[src/bfd_pkg.sv]
package bfd_pkg;

   // Pixel channels, alpha first
   localparam int NUM_CH = 4;
   localparam int CH_W = 8;
   localparam int PIX_W = NUM_CH * CH_W;

   // Configuration registers
   localparam int SCALE_REG_W = 5;
   localparam int WIDTH_REG_W = 9;
   localparam logic [SCALE_REG_W-1:0] SCALE_RST = 5'd8;
   localparam logic [WIDTH_REG_W-1:0] WIDTH_RST = 9'd16;

   localparam int CSR_IDX_W = 2;
   localparam int CSR_DATA_W = 16;
   localparam logic [CSR_IDX_W-1:0] REG_SCALE = 2'd0;
   localparam logic [CSR_IDX_W-1:0] REG_OUT_WIDTH = 2'd1;

   typedef enum logic [2:0] {
      ST_IDLE,
      ST_READ,
      ST_ADD,
      ST_DIV,
      ST_OUT
   } bfd_state_type;

   // Controller to datapath
   typedef struct packed {
      logic accept;
      logic read;
      logic write;
      logic div_start;
      logic load;
   } bfd_cmd_type;

   // Datapath to controller
   typedef struct packed {
      logic emit;
      logic div_done;
      logic out_free;
   } bfd_sts_type;

endpackage

[src/bfd_ctrl.sv]
module bfd_ctrl
   import bfd_pkg::*;
(
   input  logic          clock,
   input  logic          reset,
   input  logic          req_tvalid,
   output logic          req_tready,
   input  bfd_sts_type   sts,
   output bfd_cmd_type   cmd
);

   bfd_state_type state_ff, state_in;

   always_ff @(posedge clock) begin
      if (reset) begin
         state_ff <= ST_IDLE;
      end else begin
         state_ff <= state_in;
      end
   end

   always_comb begin
      state_in = state_ff;
      cmd = '0;
      req_tready = 1'b0;
      unique case (state_ff)
         ST_IDLE: begin
            req_tready = 1'b1;
            if (req_tvalid) begin
               cmd.accept = 1'b1;
               state_in = ST_READ;
            end
         end
         ST_READ: begin
            cmd.read = 1'b1;
            state_in = ST_ADD;
         end
         ST_ADD: begin
            cmd.write = 1'b1;
            if (sts.emit) begin
               cmd.div_start = 1'b1;
               state_in = ST_DIV;
            end else begin
               state_in = ST_IDLE;
            end
         end
         ST_DIV: begin
            if (sts.div_done) begin
               state_in = ST_OUT;
            end
         end
         ST_OUT: begin
            if (sts.out_free) begin
               cmd.load = 1'b1;
               state_in = ST_IDLE;
            end
         end
         default: begin
            state_in = ST_IDLE;
         end
      endcase
   end

`ifndef SYNTH
   a_accept_reads: assert property (@(posedge clock) disable iff (reset)
      cmd.accept |=> (state_ff == ST_READ) && cmd.read)
      else $error("accepted transaction not followed by sum read");

   a_load_free: assert property (@(posedge clock) disable iff (reset)
      cmd.load |-> sts.out_free)
      else $error("result register overwritten");

   a_div_busy: assert property (@(posedge clock) disable iff (reset)
      cmd.div_start |=> !sts.div_done)
      else $error("divider did not start");
`endif

endmodule

[config.mk]
export PLATFORM = sky130hd
export DESIGN_NAME = bfd_ctrl
export DESIGN_NICKNAME = d
export VERILOG_FILES = /design/src/bfd_pkg.sv /design/src/bfd_ctrl.sv
export SDC_FILE = /design/constraint.sdc
export NUM_CORES = 1
export LEC_CHECK = 0
export BUFFER_PORTS_ARGS = -buffer_cell sky130_fd_sc_hd__buf_4
export CELL_PAD_IN_SITES_DETAIL_PLACEMENT = 1
export CELL_PAD_IN_SITES_GLOBAL_PLACEMENT = 1
export CORE_AREA = 5 5 42 44
export DETAILED_ROUTE_END_ITERATION = 16
export DIE_AREA = 0 0 47 49
export PLACE_DENSITY_LB_ADDON = 0.1
export SYNTH_ARGS = -nofsm -noshare
export SYNTH_HDL_FRONTEND = slang
export SYNTH_SLANG_ARGS = --single-unit
[constraint.sdc]
create_clock -name clock -period 2.1 [get_ports clock]
set_input_delay 0.105 -clock clock [delete_from_list [all_inputs] [get_ports clock]]
set_output_delay 0.105 -clock clock [all_outputs]
set_load 0.05 [all_outputs]
Word-level counts from Yosys, hierarchy flattened
Cells that the tools add are included.
{ "totals": {"register_bits": 3, "latchBits": 0, "ramBits": 0, "romBits": 0, "in_bits": 6, "output_inout_bits": 6, "wordCells": 23, "n_memories": 0} }
{ "op_classes": {"add_sub_neg": 0, "n_mul": 0, "div": 0, "magnitude_cmp": 0, "n_eq_ne": 7, "n_shift": 0, "mux": 13, "n_bitwise": 0, "n_reduce_logical": 2} }
{ "ops": {"columns": ["cell", "n"], "rows": [
  ["case mux 3 bit (5 select lines)", 1],
  ["two-way mux 3 bit", 3],
  ["two-way mux 1 bit", 7],
  ["== test 3 x 2 -> 1 bit (second input constant)", 2],
  ["inequality test 2 bit (second input constant)", 3],
  ["two-way mux 2 bit", 2],
  ["== test 3 x 1 -> 1 bit (second input constant)", 1],
  ["== test 3 bit (second input constant)", 1],
  ["logical NOT 3 bit", 1],
  ["AND reduction 3 bit", 1]
]} }

Longest topological paths before layout
Gate-level depths: netlist of run 1.
{ "depth": {"ltp_word": 3, "depth_mapped": 4} }

Least setup slack after synthesis of run 1
No wires, ideal clock.
{ "synth_path": {"path_kind": "reg-to-output", "from": "register state_ff[2]", "to": "output port cmd[4] in the netlist's numbering", "t_arrival_ns": 2.126, "required_time_ns": 1.995, "path_slack_ns": -0.131, "path_stages_with_launch": 4, "path_cell_list": "dfxtp_1 buf_2 nor3_1 and2_1"} }
{ "synth_rtl": {"columns": ["item", "line_no", "source"], "rows": [
  ["start, declared", "bfd_ctrl.sv:12", "bfd_state_type state_ff, state_in;"],
  ["start signal, assigned", "bfd_ctrl.sv:18", "state_ff <= state_in;"],
  ["end, declared", "bfd_ctrl.sv:9", "output bfd_cmd_type cmd"]
]} }

==> Implementation_results.wiki, run 1 <==
{| class="wikitable"
! Metric !! Value
|-
| Worst hold path startpoint || reset
|-
| Filler instances || 182
|-
| Post-Synthesis Net Count || 31
|-
| Worst reg-to-reg path cell count || 3
|-
| Initial cell density of the core || 15.2%
|-
| IO Count || 12
|-
| Most flops, register || state_ff
|-
| Crit start category || flop
|-
| Post-CTS setup buffers || 0
|-
| Final setup violating endpoints || 0
|-
| Biggest regs || state_ff (3)
|-
| Final Skew || 3.07 ps
|-
| Vias || 217
|-
| Kind of end point of the critical path || output port
|-
| Total die area || 2300 um2
|-
| R2R Path Start || state_ff[0]
|-
| RR Endpoint || state_ff[0]
|-
| Worst hold-check path type || input pin to flop
|-
| Sequential Area || 60.1 um2
|-
| Buffer cell driving the clock tree root || clkbuf_4
|-
| Clock Sinks || 3
|-
| Top library cells by usage in the layout, fill and taps aside || buf_4 (11), clkbuf_4 (3), dfxtp_1 (3)
|-
| Vias in the first global route || 232
|-
| Critical path arrival || 1250 ps
|-
| Unrepaired setup endpoints after global routing || false
|-
| Proportion of netlist area held by the largest area contributor || 28.2%
|-
| Power density cells || 771 nW/um2
|-
| Layout cell share with drive strength beyond 1 || 51.4%
|-
| Cell area after synthesis || 213 um2
|-
| Combined area of the multi-input logic cells || 129 um2
|-
| Avg Vias per Cell || 4.09
|-
| Largest net degree at the start of global routing || 11
|-
| Remaining design rule violation count || 0
|-
| Clock tree from TritonCTS || built
|-
| Max Freq || 0.737 GHz
|-
| Post-Route WL || 594 um
|-
| Area growth from synthesis to layout || 52.9%
|-
| Final hold violations || 0
|-
| All-Layer GR Usage || 5.63%
|-
| Run status || finished, final reports clean
|-
| Sequential share of the synthesized area || 28.2%
|-
| Relative slew slack || 75.6%
|-
| Core Footprint || 1400 um2
|-
| Worst hold path endpoint || state_ff[2]
|-
| Final layout net count || 44
|-
| Max reg flops || 3
|-
| Max VDD drop || 0.275 mV
|-
| Pre-CTS WS || 970 ps
|-
| Worst Hold Path Cells || 2
|-
| RePlAce Congestion || 0.633
|-
| Quantity of gates resized following cts || 0
|-
| Total count of max-transition violations in the final report || 0
|-
| Count of mapped cells out of synthesis || 25
|-
| Number of maximum-capacitance constraint violations || 0
|-
| Cell type with the highest aggregate area in the netlist || dfxtp_1
|-
| Number of nets with antenna violations after detailed routing || 0
|-
| Worst path required time || 2000 ps
|-
| Vertical extent of the die || 49 um
|-
| Final antenna diode count || 0
|-
| Most frequent standard cell in the layout excluding fill and tap cells || buf_4
|-
| Placed wire-length estimate after detailed placement || 469 um
|-
| Setup slack on the worst flop-to-flop path || 1020 ps
|-
| Period utilisation layout || 64.6%
|-
| Total negative setup slack || 0 ps
|-
| Mean routed wirelength per cell || 11.2 um
|-
| Maximum root-to-sink buffer count || 2
|-
| Die width || 47 um
|-
| Antenna violations before repair || 0
|-
| Level count of the clock H-tree || 1
|-
| Worst setup path startpoint || state_ff[0]
|-
| Number of hold buffers added after CTS || 0
|-
| Least-Margin Pin Slew || 365 ps
|-
| Total of buffers placed on input and output ports || 11
|-
| TritonCTS buffer count || 3
|-
| Number of standard-cell rows in the floorplan || 14
|-
| DR iter-0 viols || 3
|-
| Clock latency on the worst-skew pair || 230 ps
|-
| Worst Path Max Fanout || 8
|-
| CTS clock-pin slew for the worst setup and hold paths || 40 ps
|-
| Average footprint of a synthesized cell || 8.51 um2
|-
| First-pass iteration count of the detailed router || 2
|-
| Wire length of the first global-routing pass || 924 um
|-
| Leak Pwr || 0.145 nW
|-
| Least setup slack across all paths after layout || 744 ps
|-
| Syn. warnings || 0
|-
| Overflow left after global routing || 0
|-
| Distinct cells, synth || 18
|-
| Crit Path Class || flop to output port
|-
| Post-route minimum period || 1360 ps
|-
| Top post-synthesis cells by area || dfxtp_1 (28%), nor3_1 (7.1%), a2111oi_2 (7.1%), nor2b_4 (6.5%), buf_6 (5.3%)
|-
| Flop and latch count out of synthesis || 3
|}
==> worst max-delay path, cell delays in order (launching register included) <==
cell and delay, ps:
dfxtp_1 530, nor2b_4 90, and3b_2 220, buf_4 180
==> kinds of logic (layout without fill, tap and decap cells) <==
| group | after synthesis | after routing | synth area share [%] |
|---|---|---|---|
| AND/OR/NAND/NOR | 12 | 12 | 38.8 |
| AO/OA/AOI/OAI | 5 | 5 | 19.4 |
| buffers and inverters | 5 | 17 | 13.5 |
| flip-flops | 3 | 3 | 28.2 |
==> through the flow <==
stage	cell area (um2)	instances	util [%]	total power, W	hold WS [ps]
2_1_floorplan	218	25	-	0.000128	174
3_3_place_gp	299	49	21.3	0.000150	299
3_5_place_dp	299	49	21.3	0.000151	301
4_1_cts	325	53	23.2	0.000258	45.9
5_1_grt	325	53	23.2	0.000267	52.9
6_report	325	53	23.2	0.000251	54.5
==> cells in the mapped netlist, drive strengths merged <==
library cell / n
nor2: 1
a21oi: 3
a2111oi: 1
nor3: 3
nor3b: 1
a22oi: 1
and3b: 1
buf: 3
nand2: 1
and2: 1
dfxtp: 3
nand3b: 1
nor2b: 1
and3: 1
inv: 2
nand4b: 1
==> power breakdown <==
group / switching [W] / leakage [nW] / internal (W)
combinational: 0.0000479 / 0.106 / 0.0000297
sequential: 0.0000100 / 0.0246 / 0.0000609
clock: 0.0000310 / 0.0150 / 0.0000713
==> how the worst max path moves through the flow <==
stage | endpoint | slack, ps | cells past startpoint
after floorplan | cmd[4] | 330 | 3
after global placement | cmd[1] | 990 | 3
after detailed placement | cmd[1] | 970 | 3
after CTS | cmd[1] | 710 | 3
after global routing | cmd[3] | 590 | 3
final | cmd[1] | 740 | 3
==> layer usage <==
metal / up-vias / global-route usage (%) / routed length (um) / part of all wire (%)
li1: 110 / - / - / -
met1: 100 / 6.59 / 250 / 42
met2: 7 / 7.92 / 302 / 51
met3: 0 / 3.32 / 41 / 6.9
met4: 0 / 2.76 / 0 / 0
met5: - / 0 / 0 / 0
==> area by class of cell <==
cell class	instances	area share, %
clock buffers	4	8.08
repair buffers	11	25.4
inverters	2	2.31
multi-input cells	17	39.6
flip-flops and latches	3	18.5
well taps	16	6.15
(Power assumes the default switching activity.)
==> inputs of run 2 (changes only) <==
==> constraint.sdc (replaced) <==
create_clock -name clock -period 1.2 [get_ports clock]
set_input_delay 0.06 -clock clock [delete_from_list [all_inputs] [get_ports clock]]
set_output_delay 0.06 -clock clock [all_outputs]
set_load 0.05 [all_outputs]
==> run 2 against run 1 <==
Against the previous run: combinational power is 140% higher; highest routed layer unchanged; cell area is 33% higher; die area stayed put; power is 92% higher; clock-buffer cell count stayed put; via count is 14% higher; critical path type unchanged.
==> Implementation_results.wiki, run 2 (same netlist as run 1, synthesis figures left out) <==
{| class="wikitable"
! Metric !! Value
|-
| Run status || finished, final reports clean
|-
| Worst Hold Path Cells || 3
|-
| Clock Sinks || 3
|-
| Hold WS || 117 ps
|-
| Final antenna diode count || 0
|-
| Share of total power in sequential cells || 24.0%
|-
| Critical path arrival || 1110 ps
|-
| RePlAce Congestion || 0.725
|-
| Net Sw Power || 0.000171 W
|-
| Vertical extent of the die || 49 um
|-
| Final setup violating endpoints || 0
|-
| Clock tree from TritonCTS || built
|-
| Leak Pwr || 0.192 nW
|-
| Final instance count without filler cells || 59
|-
| All-Layer GR Usage || 6.82%
|-
| Final layout net count || 50
|-
| Kind of end point of the critical path || output port
|-
| Vias || 247
|-
| Finished Cell Area || 434 um2
|-
| TritonCTS buffer count || 3
|-
| Antenna violations before repair || 0
|-
| Max VDD drop || 0.532 mV
|-
| Least setup slack across all paths after layout || 27.2 ps
|-
| IO Count || 12
|-
| Top library cells by usage in the layout, fill and taps aside || buf_4 (10), clkbuf_4 (3), buf_6 (3)
|-
| Worst Path Max Fanout || 3
|-
| Initial cell density of the core || 15.2%
|-
| Number of standard-cell rows in the floorplan || 14
|-
| Total die area || 2300 um2
|-
| Least-Margin Pin Slew || 248 ps
|-
| Largest net degree at the start of global routing || 11
|-
| First-pass iteration count of the detailed router || 3
|-
| Pre-CTS WS || 95.0 ps
|-
| Mean routed wirelength per cell || 11.5 um
|-
| Wire length of the first global-routing pass || 1.09 mm
|-
| Number of nets with antenna violations after detailed routing || 0
|-
| Post-route minimum period || 1170 ps
|-
| Most frequent standard cell in the layout excluding fill and tap cells || buf_4
|-
| DR iter-0 viols || 2
|-
| CTS clock-pin slew for the worst setup and hold paths || 40 ps
|-
| Vias in the first global route || 276
|-
| Maximum root-to-sink buffer count || 2
|-
| Placed cell areas || 330 um2
|-
| Power density cells || 1110 nW/um2
|-
| Max reg flops || 3
|-
| Overflow left after global routing || 0
|-
| Total of buffers placed on input and output ports || 11
|-
| Clock latency on the worst-skew pair || 230 ps
|-
| Total count of max-transition violations in the final report || 0
|-
| Share of total power consumed by net switching || 35.4%
|-
| Placed wire-length estimate after detailed placement || 513 um
|-
| Buffer cell driving the clock tree root || clkbuf_4
|-
| Die width || 47 um
|-
| Period utilisation layout || 97.7%
|-
| Biggest regs || state_ff (3)
|-
| Remaining design rule violation count || 0
|-
| Worst path required time || 1140 ps
|-
| Final Core Density || 31.0%
|-
| Max Freq || 0.853 GHz
|-
| Final hold violations || 0
|-
| Int Power || 0.000312 W
|-
| Area growth from synthesis to layout || 104%
|-
| Final Skew || 3.04 ps
|-
| Unrepaired setup endpoints after global routing || true
|-
| Post-Route WL || 676 um
|-
| Worst hold-check path type || input pin to flop
|-
| Filler instances || 174
|-
| Crit Path Class || flop to output port
|-
| Number of maximum-capacitance constraint violations || 0
|-
| Avg Vias per Cell || 4.19
|-
| Most flops, register || state_ff
|-
| Core Footprint || 1400 um2
|-
| Combinational group share of total power || 38.8%
|-
| Relative slew slack || 83.4%
|-
| Crit start category || flop
|-
| Layout cell share with drive strength beyond 1 || 72.1%
|-
| Worst reg-to-reg path cell count || 5
|-
| Level count of the clock H-tree || 1
|-
| Share of power burned in the clock network || 37.3%
|-
| Count of placed standard cells including taps || 51
|}
[run 2: changes by cell type in the layout (fill, tap and decap cells not counted), moves of 2 or more]
| cell | change |
|---|---|
| buf_6 | +3 |
| dfxtp_1 | -3 |
| buf_8 | +2 |
| dfxtp_4 | +2 |
[run 2: path summary, 6_finish.rpt]
kind / startpoint / slack (ps) / end
max: state_ff[0] / 30 / cmd[1]
min: sts[0] / 120 / state_ff[2]
max reg2reg: state_ff[0] / 70 / state_ff[0]
min reg2reg: state_ff[2] / 570 / state_ff[2]
[run 2: timing repair]
| action | CTS | global route |
|---|---|---|
| hold buffers | 1 | 0 |
| resized for setup | 9 | 6 |
| endpoints found under the hold margin | 2 | 0 |
| endpoints found under the setup margin | 4 | 5 |
| pin swaps | 0 | 1 |
| buffers inserted | 1 | 2 |
[run 2: critical path, stage by stage, from the launching register on]
cell,delay (ps)
dfxtp_2,320
buf_6,120
nor2b_4,100
and3b_2,190
buf_8,140
[run 2: final cells by class]
| type | count | area [um2] | area share [%] |
|---|---|---|---|
| inverters | 2 | 7.51 | 1.73 |
| clock buffers | 4 | 26.3 | 6.05 |
| well taps | 16 | 20.0 | 4.61 |
| repair buffers | 17 | 154 | 35.4 |
| flip-flops and latches | 3 | 68.8 | 15.9 |
| multi-input cells | 17 | 158 | 36.3 |
[run 2: through the flow]
step / setup TNS (ps) / total power (W)
after floorplan: -347 / 0.000232
after global placement: 0 / 0.000279
after detailed placement: 0 / 0.000282
after CTS: 0 / 0.000486
after global routing: -51.8 / 0.000524
final: 0 / 0.000483
[run 2: metal layers]
| layer | wire length [um] | track usage (%) | part of all wire, % | up-vias |
|---|---|---|---|---|
| met5 | 0 | 0 | 0 | - |
| met4 | 0 | 2.76 | 0 | 0 |
| met3 | 44 | 4.43 | 6.5 | 0 |
| met2 | 388 | 11.5 | 57 | 7 |
| met1 | 243 | 6.13 | 36 | 116 |
| li1 | - | - | - | 124 |
[run 2: power by group through the flow]
stage                     Sequential [W]  Combinational (W)  Clock (W)
after global placement          0.000119           0.000160          0
after global routing            0.000117           0.000199   0.000208
after floorplan                 0.000109           0.000123          0
final                           0.000116           0.000187   0.000180
after CTS                       0.000118           0.000178   0.000191
after detailed placement        0.000119           0.000163          0
==> inputs of run 3 (changes only) <==
--- a/config.mk
+++ b/config.mk
@@ -11,7 +11,7 @@
 export CORE_AREA = 5 5 42 44
 export DETAILED_ROUTE_END_ITERATION = 16
 export DIE_AREA = 0 0 47 49
-export PLACE_DENSITY_LB_ADDON = 0.1
+export PLACE_DENSITY = 0.46
 export SYNTH_ARGS = -nofsm -noshare
 export SYNTH_HDL_FRONTEND = slang
 export SYNTH_SLANG_ARGS = --single-unit
==> run 3 against run 2 <==
Against the previous run: final cell count is 8.5% lower; register-to-register slack better by 100 ps; sequential power increased by 8%; power fell by 4.7%; critical endpoint is now cmd[4]; clock-buffer cell count did not move.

+ + + + +

_Goal of the exercise:_ In the listing above, find the line with "max reg2reg: state_ff[0] / 70 / state_ff[0]" and the line with "26.3 | 6.05 |", then print exactly those two lines and every line between them, and nothing more.

_Exercise result:_
max reg2reg: state_ff[0] / 70 / state_ff[0]
min reg2reg: state_ff[2] / 570 / state_ff[2]
[run 2: timing repair]
| action | CTS | global route |
|---|---|---|
| hold buffers | 1 | 0 |
| resized for setup | 9 | 6 |
| endpoints found under the hold margin | 2 | 0 |
| endpoints found under the setup margin | 4 | 5 |
| pin swaps | 0 | 1 |
| buffers inserted | 1 | 2 |
[run 2: critical path, stage by stage, from the launching register on]
cell,delay (ps)
dfxtp_2,320
buf_6,120
nor2b_4,100
and3b_2,190
buf_8,140
[run 2: final cells by class]
| type | count | area [um2] | area share [%] |
|---|---|---|---|
| inverters | 2 | 7.51 | 1.73 |
| clock buffers | 4 | 26.3 | 6.05 |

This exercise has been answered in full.